When you say "we need concentrate only on the positivefrequency summation" and then proceed to discard the negative frequency component, you are actually transforming the analysis from being on a real valued pure tone to a complex valued pure tone. That's not a big deal and rather subtle, but I think you should have said that the negative frequency (N-m) bin will be zero valued because for integer frequencies of complex tones all bins except the bin matching the frequency are zero. You have the equation in (8) to show this, but you never make it clear.

Notice that in (8), since $m$ is an integer that $ e^{-j2 \pi m} = 1 $ and therefore the numerator can be simplified to $ 1 - e^{j2 \pi k} $. This simplification allows for the simple derivation of an exact frequency formula for complex tones.

Your statement "We could perform the algebraic acrobatics to convert Eq. (8) into a familiar sin(x)/x form, ..." is simply not true. MRU13 should not feel bad.

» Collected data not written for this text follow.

## src/rtl/pipe_pkg.sv

```systemverilog
// Shared definitions for the IF/ID skid stage: bubble instruction, occupancy states, slot type.
// Latency: n/a (types and constants only).
// Backpressure: n/a.
package pipe_pkg;

   // Instruction word presented whenever the stage has nothing valid to show.
   localparam logic [31:0] NOP_INST_DEF = 32'h0000_0000;

   // Number of entries held by the stage; the encoding doubles as the OCC output.
   typedef enum logic [1:0] {
      OCC_EMPTY = 2'd0,
      OCC_ONE   = 2'd1,
      OCC_FULL  = 2'd2
   } occ_e;

   // One {valid, pc4, inst} slot at the default 32/32 field widths.
   typedef struct packed {
      logic        vld;
      logic [31:0] pc4;
      logic [31:0] inst;
   } ifid_slot_t;

endpackage

```

## src/rtl/ifid_skid_stage_if.sv

```systemverilog
// Fetch-side and decode-side handshake bundle for the IF/ID skid stage, plus its status outputs.
// Latency: n/a (wiring only).
// Backpressure: UP_READY/DN_READY carry valid-ready flow control in each direction.
//
// Signals:
//   FLUSH                 synchronous flush request
//   UP_VALID/UP_READY     fetch -> stage handshake, UP_PC4/UP_INST payload
//   DN_VALID/DN_READY     stage -> decode handshake, DN_PC4/DN_INST payload
//   OCC, STALL_CNT        occupancy and saturating stall counter
interface ifid_skid_stage_if
   import pipe_pkg::*;
#(
   parameter int PCW   = 32,
   parameter int INSTW = 32,
   parameter int CNTW  = 16
);
   logic             FLUSH;
   logic             UP_VALID;
   logic             UP_READY;
   logic [PCW-1:0]   UP_PC4;
   logic [INSTW-1:0] UP_INST;
   logic             DN_VALID;
   logic             DN_READY;
   logic [PCW-1:0]   DN_PC4;
   logic [INSTW-1:0] DN_INST;
   logic [1:0]       OCC;
   logic [CNTW-1:0]  STALL_CNT;

   // Environment side: drives fetch payload, flush and decode ready.
   modport master (
      output FLUSH, UP_VALID, UP_PC4, UP_INST, DN_READY,
      input  UP_READY, DN_VALID, DN_PC4, DN_INST, OCC, STALL_CNT
   );

   // Stage side.
   modport slave (
      input  FLUSH, UP_VALID, UP_PC4, UP_INST, DN_READY,
      output UP_READY, DN_VALID, DN_PC4, DN_INST, OCC, STALL_CNT
   );
endinterface

```

## src/rtl/ifid_slot.sv

```systemverilog
// One IF/ID storage slot: valid flag, PC+4 and instruction, with clear-to-bubble and load controls.
// Latency: 1 cycle from load to outputs.
// Backpressure: none; holds its contents whenever neither load nor clear is asserted.
//
// Ports: CLOCK, RESET (async active-low), load/clear controls (clear wins),
//        d_pc4/d_inst load data, vld/pc4/inst registered contents.
module ifid_slot
   import pipe_pkg::*;
#(
   parameter int               PCW      = 32,
   parameter int               INSTW    = 32,
   parameter logic [INSTW-1:0] NOP_INST = INSTW'(NOP_INST_DEF)
) (
   input  logic             CLOCK,
   input  logic             RESET,
   input  logic             load,
   input  logic             clear,
   input  logic [PCW-1:0]   d_pc4,
   input  logic [INSTW-1:0] d_inst,
   output logic             vld,
   output logic [PCW-1:0]   pc4,
   output logic [INSTW-1:0] inst
);

   always_ff @(posedge CLOCK or negedge RESET) begin
      if (!RESET) begin
         vld  <= 1'b0;
         pc4  <= '0;
         inst <= NOP_INST;
      end else if (clear) begin
         // An empty slot always carries bubble values so decode sees a clean NOP.
         vld  <= 1'b0;
         pc4  <= '0;
         inst <= NOP_INST;
      end else if (load) begin
         vld  <= 1'b1;
         pc4  <= d_pc4;
         inst <= d_inst;
      end
   end

endmodule

```

## src/rtl/ifid_skid_stage.sv

```systemverilog
// IF/ID pipeline stage carrying PC+4 and instruction with valid/ready handshake and optional skid slot.
// Latency: 1 cycle from acceptance to DN_* when empty or draining; flush inserts a bubble next cycle.
// Backpressure: SKID_EN=1 gives a registered UP_READY (low only when full); SKID_EN=0 makes UP_READY = !DN_VALID | DN_READY.
//
// Ports: CLOCK, RESET (async active-low), bus (slave modport): FLUSH, UP_* fetch side,
//        DN_* decode side, OCC held-entry count, STALL_CNT saturating count of stalled cycles.
module ifid_skid_stage
   import pipe_pkg::*;
#(
   parameter int               PCW      = 32,
   parameter int               INSTW    = 32,
   parameter logic [INSTW-1:0] NOP_INST = INSTW'(NOP_INST_DEF),
   parameter int               SKID_EN  = 1,
   parameter int               CNTW     = 16
) (
   input  logic               CLOCK,
   input  logic               RESET,
   ifid_skid_stage_if.slave   bus
);

   occ_e             occ_q;
   occ_e             occ_d;
   logic             up_rdy;
   logic             up_fire;
   logic             dn_fire;
   logic             main_load;
   logic             main_clear;
   logic             skid_load;
   logic             skid_clear;
   logic             main_vld;
   logic [PCW-1:0]   main_pc4;
   logic [INSTW-1:0] main_inst;
   logic             skid_vld;
   logic [PCW-1:0]   skid_pc4;
   logic [INSTW-1:0] skid_inst;
   logic [PCW-1:0]   main_d_pc4;
   logic [INSTW-1:0] main_d_inst;
   logic [CNTW-1:0]  stall_cnt_q;

   assign up_fire = bus.UP_VALID & up_rdy;
   assign dn_fire = main_vld & bus.DN_READY;

   // The main slot only refills from skid while skid holds the older entry (FULL draining);
   // in every other load case it takes the incoming fetch entry.
   assign main_d_pc4  = skid_vld ? skid_pc4  : bus.UP_PC4;
   assign main_d_inst = skid_vld ? skid_inst : bus.UP_INST;

   // ---------------------------------------------------------------- occupancy FSM
   always_ff @(posedge CLOCK or negedge RESET) begin
      if (!RESET) occ_q <= OCC_EMPTY;
      else        occ_q <= occ_d;
   end

   always_comb begin
      occ_d      = occ_q;
      main_load  = 1'b0;
      main_clear = 1'b0;
      skid_load  = 1'b0;
      skid_clear = 1'b0;
      if (bus.FLUSH) begin
         // Flush discards held entries and any coincident acceptance.
         occ_d      = OCC_EMPTY;
         main_clear = 1'b1;
         skid_clear = 1'b1;
      end else begin
         unique case (occ_q)
            OCC_EMPTY: begin
               if (up_fire) begin
                  occ_d     = OCC_ONE;
                  main_load = 1'b1;
               end
            end
            OCC_ONE: begin
               if (up_fire && dn_fire) begin
                  main_load = 1'b1;
               end else if (up_fire && (SKID_EN != 0)) begin
                  occ_d     = OCC_FULL;
                  skid_load = 1'b1;
               end else if (dn_fire) begin
                  occ_d      = OCC_EMPTY;
                  main_clear = 1'b1;
               end
            end
            OCC_FULL: begin
               if (dn_fire) begin
                  occ_d      = OCC_ONE;
                  main_load  = 1'b1;
                  skid_clear = 1'b1;
               end
            end
            default: begin
               occ_d      = OCC_EMPTY;
               main_clear = 1'b1;
               skid_clear = 1'b1;
            end
         endcase
      end
   end

   // ---------------------------------------------------------------- storage
   ifid_slot #(
      .PCW      (PCW),
      .INSTW    (INSTW),
      .NOP_INST (NOP_INST)
   ) u_main (
      .CLOCK  (CLOCK),
      .RESET  (RESET),
      .load   (main_load),
      .clear  (main_clear),
      .d_pc4  (main_d_pc4),
      .d_inst (main_d_inst),
      .vld    (main_vld),
      .pc4    (main_pc4),
      .inst   (main_inst)
   );

   if (SKID_EN != 0) begin : g_skid
      logic rdy_q;

      ifid_slot #(
         .PCW      (PCW),
         .INSTW    (INSTW),
         .NOP_INST (NOP_INST)
      ) u_skid (
         .CLOCK  (CLOCK),
         .RESET  (RESET),
         .load   (skid_load),
         .clear  (skid_clear),
         .d_pc4  (bus.UP_PC4),
         .d_inst (bus.UP_INST),
         .vld    (skid_vld),
         .pc4    (skid_pc4),
         .inst   (skid_inst)
      );

      // Ready is registered from the next occupancy so DN_READY never reaches UP_READY
      // combinationally; the skid slot absorbs the one entry accepted while decode stalls.
      always_ff @(posedge CLOCK or negedge RESET) begin
         if (!RESET) rdy_q <= 1'b1;
         else        rdy_q <= (occ_d != OCC_FULL);
      end

      assign up_rdy = rdy_q;
   end else begin : g_noskid
      assign skid_vld  = 1'b0;
      assign skid_pc4  = '0;
      assign skid_inst = NOP_INST;
      // Single entry: accept only if empty or the held entry leaves this same edge.
      assign up_rdy    = ~main_vld | bus.DN_READY;
   end

   // ---------------------------------------------------------------- stall counter
   always_ff @(posedge CLOCK or negedge RESET) begin
      if (!RESET) begin
         stall_cnt_q <= '0;
      end else if (main_vld && !bus.DN_READY && (stall_cnt_q != {CNTW{1'b1}})) begin
         stall_cnt_q <= stall_cnt_q + CNTW'(1);
      end
   end

   // ---------------------------------------------------------------- outputs
   assign bus.UP_READY  = up_rdy;
   assign bus.DN_VALID  = main_vld;
   assign bus.DN_PC4    = main_pc4;
   assign bus.DN_INST   = main_inst;
   assign bus.OCC       = occ_q;
   assign bus.STALL_CNT = stall_cnt_q;

endmodule

```

## src/flat_wrapper.sv

```systemverilog
// flat-port wrapper written by rule: the top's interface ports become plain ports
module ifid_skid_stage_flat import pipe_pkg::*;
#(
   parameter int               PCW      = 32,
   parameter int               INSTW    = 32,
   parameter logic [INSTW-1:0] NOP_INST = INSTW'(NOP_INST_DEF),
   parameter int               SKID_EN  = 1,
   parameter int               CNTW     = 16
)
  (CLOCK, RESET, bus_FLUSH, bus_UP_VALID, bus_UP_PC4, bus_UP_INST, bus_DN_READY, bus_UP_READY, bus_DN_VALID, bus_DN_PC4, bus_DN_INST, bus_OCC, bus_STALL_CNT);
  ifid_skid_stage_if #(.PCW(PCW), .INSTW(INSTW), .CNTW(CNTW)) bus_i ();
  input  logic CLOCK;
  input  logic RESET;
  input wire logic [$bits(bus_i.FLUSH)-1:0] bus_FLUSH;
  input wire logic [$bits(bus_i.UP_VALID)-1:0] bus_UP_VALID;
  input wire logic [$bits(bus_i.UP_PC4)-1:0] bus_UP_PC4;
  input wire logic [$bits(bus_i.UP_INST)-1:0] bus_UP_INST;
  input wire logic [$bits(bus_i.DN_READY)-1:0] bus_DN_READY;
  output wire logic [$bits(bus_i.UP_READY)-1:0] bus_UP_READY;
  output wire logic [$bits(bus_i.DN_VALID)-1:0] bus_DN_VALID;
  output wire logic [$bits(bus_i.DN_PC4)-1:0] bus_DN_PC4;
  output wire logic [$bits(bus_i.DN_INST)-1:0] bus_DN_INST;
  output wire logic [$bits(bus_i.OCC)-1:0] bus_OCC;
  output wire logic [$bits(bus_i.STALL_CNT)-1:0] bus_STALL_CNT;
  assign bus_i.FLUSH = bus_FLUSH;
  assign bus_i.UP_VALID = bus_UP_VALID;
  assign bus_i.UP_PC4 = bus_UP_PC4;
  assign bus_i.UP_INST = bus_UP_INST;
  assign bus_i.DN_READY = bus_DN_READY;
  assign bus_UP_READY = bus_i.UP_READY;
  assign bus_DN_VALID = bus_i.DN_VALID;
  assign bus_DN_PC4 = bus_i.DN_PC4;
  assign bus_DN_INST = bus_i.DN_INST;
  assign bus_OCC = bus_i.OCC;
  assign bus_STALL_CNT = bus_i.STALL_CNT;
  ifid_skid_stage #(.PCW(PCW), .INSTW(INSTW), .NOP_INST(NOP_INST), .SKID_EN(SKID_EN), .CNTW(CNTW)) u_core (.CLOCK(CLOCK), .RESET(RESET), .bus(bus_i));
endmodule
```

For a derivation of the geometric summation formula and an alternative understanding of the meaning of a DFT:

DFT Graphical Interpretation: Centroids of Weighted Roots of Unity

https://www.dsprelated.com/showarticle/768.php

For a more comprehensive analysis of the material presented in this blog article (up to the overflow discussion):

DFT Bin Value Formulas for Pure Real Tones

https://www.dsprelated.com/showarticle/771.php

For the corresponding treatment of a complex tone, including the relationship between the sinc function (sin(x)/x) and the Dirichlet kernel:

DFT Bin Value Formulas for Pure Complex Tones

https://www.dsprelated.com/showarticle/1038.php

For the derivation of the exact frequency formula I mentioned previously:

A Two Bin Exact Frequency Formula for a Pure Complex Tone in a DFT

https://www.dsprelated.com/showarticle/1039.php

Ced

Cedron, you wrote:

"Your statement "We could perform the
algebraic acrobatics

to convert Eq. (8) into a familiar sin(x)/x form,
..." is

simply not true."

Why do you think my statement is not true?

Hi Rick,

Same reason you put a squiggly equal sign in your equation (8b). When you say something "is" when it should truly be "is like" you are making an incorrect assertion. Converting an equation from one form to another is quite different than finding an approximation for it. You could say an infinite number of decimal places worth. To not make the distinction is to be misleading and simply not true.

In a recent thread on comp.dsp I pinpoint to the day, less than a year ago, when E.J. learned that the Sinc function is an approximation in this case, so this misconception is quite prevalent.

The Sinc function (sin(x)/x) pertains to the continuous FT. The Dirichlet kernel (sin(Pi*d)/sin(Pi*d/N)) pertains to the discrete (normalization factor = 1) FT. You don't make learning DSP any easier by conflating the two.

To be clear, this pertains to complex tones, not real valued sinusoids. In this case you are talking about the positive frequency component which is a complex tone.

The real tone case is a lot more complicated. There is a version of my bin value formulas that has the Dirichlet kernel as a factor. Therefore it is also a factor in the magnitude. A blog article about this is in my to do list.

If anybody wants to figure it out on their own, start with equation (25) in "DFT Bin Value Formulas for Pure Real Tones" (linked above) and recognize that the difference of two Cosines can be expressed as the product of two Sines.

Ced

Nice post! I would like to add a recent finding of mine which appears to "have been forgotten" in the DSP domain: The inverse DFT models the periodic continuation of a sequence x(n) for which you computed the X(k) as a sum of cosines. The amplitudes of the cosines are 2|X(k)| and the phases are exactly the phase angles of the X(k). It is straight forward to show this for a real sequence.

Then it follows automatically that |X(k)| = A N/2 is true.

Hello DFT_Enthusiast.

Your |X(k)| = A*N/2 equation is correct under the conditions that the sine wave corresponding to freq index 'k' [1] has a peak amplitude of A and [2] contains an integer number of cycles over N time-domain samples.